A full, downloadable list of the 2019 CCJ Top 250 is available at CCJtop250.com. There you can also find listings broken down by revenues or number of trucks, tractors, trailers or drivers, and by type of haul and geographic region. 

While carriers in the 2019 CCJ Top 250 ranking turned in significant revenue gains across most industry segments, those same companies added little capacity to the system. Year-over-year revenue growth of the carriers that disclosed revenue for the last two years was 9.9%. Excluding package giants UPS and FedEx, that same group turned in a 13.0% increase in revenues.

In a year that saw five of the nine industry segments post double-digit revenue increases, dedicated contract carriage and flatbed/specialized/heavy-haul carriers led the way at 19.8% each, followed by intermodal (14.9%), refrigerated (13.2%) and general freight (12.8%) carriers. Only the household goods segment failed to gain ground in fiscal year 2018.

Notable standouts include Ruan (CCJ Top 250, No. 32), whose 35.9% revenue increase buoyed the dedicated contract carriage group’s numbers; Penske Logistics (No. 20), which posted a 35.3% revenue increase after fully absorbing Epes Transport System; and Evans Network of Companies (No. 25), which posted revenue gains of 28.4% on the heels of its acquisitions of Greatwide Truckload Management and Packard Transport. Other high-achieving fleets include Landstar System (No. 8, 26.6%), Covenant Transportation Group (No. 35, 25.6%), RoadOne Intermodalogistics (No. 68, 33.3%) and Cypress Truck Lines (No. 175, 36.6%).

Trucking bankruptcies were few and far between in 2018, but two carriers are conspicuously absent from this year’s rankings after closing this year. Following two years of losses, New England Motor Freight (formerly No. 67) shut its doors in February, citing rising overhead costs and the driver shortage. NEMF soon was joined by Falcon Transport (formerly No. 146). The 719-tractor fleet lost a major customer and abruptly ceased operations in April, stranding drivers and trailer loads at truck stops across the country. Both carriers were heavily unionized.

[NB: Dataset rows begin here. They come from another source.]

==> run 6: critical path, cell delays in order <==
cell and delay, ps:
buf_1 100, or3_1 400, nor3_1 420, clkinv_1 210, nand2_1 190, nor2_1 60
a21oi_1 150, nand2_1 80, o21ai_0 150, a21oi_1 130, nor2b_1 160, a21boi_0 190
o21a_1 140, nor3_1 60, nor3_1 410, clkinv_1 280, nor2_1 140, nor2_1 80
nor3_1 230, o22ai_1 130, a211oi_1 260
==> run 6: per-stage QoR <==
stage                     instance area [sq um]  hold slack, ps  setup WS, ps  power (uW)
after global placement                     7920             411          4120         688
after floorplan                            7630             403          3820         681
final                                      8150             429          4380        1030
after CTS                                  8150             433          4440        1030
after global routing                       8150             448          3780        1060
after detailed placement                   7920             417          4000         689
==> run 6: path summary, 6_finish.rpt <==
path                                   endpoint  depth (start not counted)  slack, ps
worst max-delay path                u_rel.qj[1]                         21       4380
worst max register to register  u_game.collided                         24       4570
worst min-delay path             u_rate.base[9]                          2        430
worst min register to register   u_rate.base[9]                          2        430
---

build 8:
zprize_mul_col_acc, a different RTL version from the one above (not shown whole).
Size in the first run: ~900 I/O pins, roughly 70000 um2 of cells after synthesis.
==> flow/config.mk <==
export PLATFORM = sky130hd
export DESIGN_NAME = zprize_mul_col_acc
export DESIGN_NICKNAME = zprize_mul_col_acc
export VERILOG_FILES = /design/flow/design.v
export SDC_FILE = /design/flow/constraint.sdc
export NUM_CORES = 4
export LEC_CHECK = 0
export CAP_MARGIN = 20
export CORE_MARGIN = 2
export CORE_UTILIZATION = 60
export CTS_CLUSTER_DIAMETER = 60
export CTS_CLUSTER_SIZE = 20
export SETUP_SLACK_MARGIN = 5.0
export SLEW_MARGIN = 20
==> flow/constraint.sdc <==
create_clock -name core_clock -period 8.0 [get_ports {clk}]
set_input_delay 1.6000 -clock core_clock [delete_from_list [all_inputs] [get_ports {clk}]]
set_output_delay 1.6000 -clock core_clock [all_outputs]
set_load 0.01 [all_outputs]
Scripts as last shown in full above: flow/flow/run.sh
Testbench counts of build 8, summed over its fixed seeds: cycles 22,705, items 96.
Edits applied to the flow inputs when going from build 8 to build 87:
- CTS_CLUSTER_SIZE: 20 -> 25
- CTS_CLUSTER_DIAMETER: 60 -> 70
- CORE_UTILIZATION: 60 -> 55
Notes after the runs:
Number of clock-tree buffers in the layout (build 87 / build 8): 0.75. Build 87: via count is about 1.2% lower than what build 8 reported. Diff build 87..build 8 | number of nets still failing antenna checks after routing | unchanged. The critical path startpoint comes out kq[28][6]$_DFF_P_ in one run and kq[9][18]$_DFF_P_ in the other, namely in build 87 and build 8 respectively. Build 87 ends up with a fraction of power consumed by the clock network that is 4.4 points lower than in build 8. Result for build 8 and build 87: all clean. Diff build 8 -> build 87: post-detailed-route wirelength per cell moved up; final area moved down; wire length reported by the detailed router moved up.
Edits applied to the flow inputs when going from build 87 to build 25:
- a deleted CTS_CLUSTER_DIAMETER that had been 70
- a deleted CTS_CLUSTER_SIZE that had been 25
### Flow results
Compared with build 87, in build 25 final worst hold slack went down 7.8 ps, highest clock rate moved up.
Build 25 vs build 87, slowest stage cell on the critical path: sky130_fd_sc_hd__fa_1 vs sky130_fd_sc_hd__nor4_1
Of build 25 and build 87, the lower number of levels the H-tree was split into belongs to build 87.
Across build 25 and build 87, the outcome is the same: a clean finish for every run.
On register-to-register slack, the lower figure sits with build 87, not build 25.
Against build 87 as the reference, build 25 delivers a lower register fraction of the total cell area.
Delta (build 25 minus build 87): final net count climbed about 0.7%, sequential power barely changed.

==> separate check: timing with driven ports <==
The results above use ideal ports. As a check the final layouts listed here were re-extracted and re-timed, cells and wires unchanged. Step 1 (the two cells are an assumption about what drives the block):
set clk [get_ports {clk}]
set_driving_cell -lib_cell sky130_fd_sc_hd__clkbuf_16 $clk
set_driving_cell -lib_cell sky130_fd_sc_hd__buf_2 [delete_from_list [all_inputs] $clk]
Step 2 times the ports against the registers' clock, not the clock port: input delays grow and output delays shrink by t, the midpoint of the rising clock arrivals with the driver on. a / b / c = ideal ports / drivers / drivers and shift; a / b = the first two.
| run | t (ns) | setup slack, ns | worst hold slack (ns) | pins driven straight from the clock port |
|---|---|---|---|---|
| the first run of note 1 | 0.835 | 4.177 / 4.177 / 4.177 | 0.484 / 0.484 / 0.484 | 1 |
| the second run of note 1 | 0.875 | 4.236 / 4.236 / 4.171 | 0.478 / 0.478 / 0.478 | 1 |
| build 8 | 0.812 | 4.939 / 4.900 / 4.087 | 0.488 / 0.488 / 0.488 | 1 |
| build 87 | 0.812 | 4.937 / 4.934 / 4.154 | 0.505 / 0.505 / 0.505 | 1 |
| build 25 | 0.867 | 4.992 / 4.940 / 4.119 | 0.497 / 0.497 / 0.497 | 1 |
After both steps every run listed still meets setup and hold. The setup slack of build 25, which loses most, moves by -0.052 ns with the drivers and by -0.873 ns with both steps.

Despite solid revenue performance up and down this year’s CCJ Top 250 ranking, the total number of trucks and tractors increased only 3.0% from 679,822 to 699,110. (UPS and FedEx combined account for nearly half of the increase with 9,158 additional power units.) The 238 carriers that appear in both this year’s and last year’s rankings only grew their tractor count at a 2.5% clip, from 480,384 to 492,381 units, and their overall power unit count grew just 3.3%.

CCJ Top 250 equipment counts reflect fleet size at the time of data collection conducted annually in late June and early July. Due to extensive order backlogs across all major OEMs and the lag time between order and placing power units into service during the last reporting cycle, the equipment counts in the 2019 CCJ Top 250 ranking may not yet reflect much of the unprecedented stretch of Class 8 activity from July through October 2018 that saw OEMs rake in orders for 189,605 units, as reported by FTR Transportation Intelligence.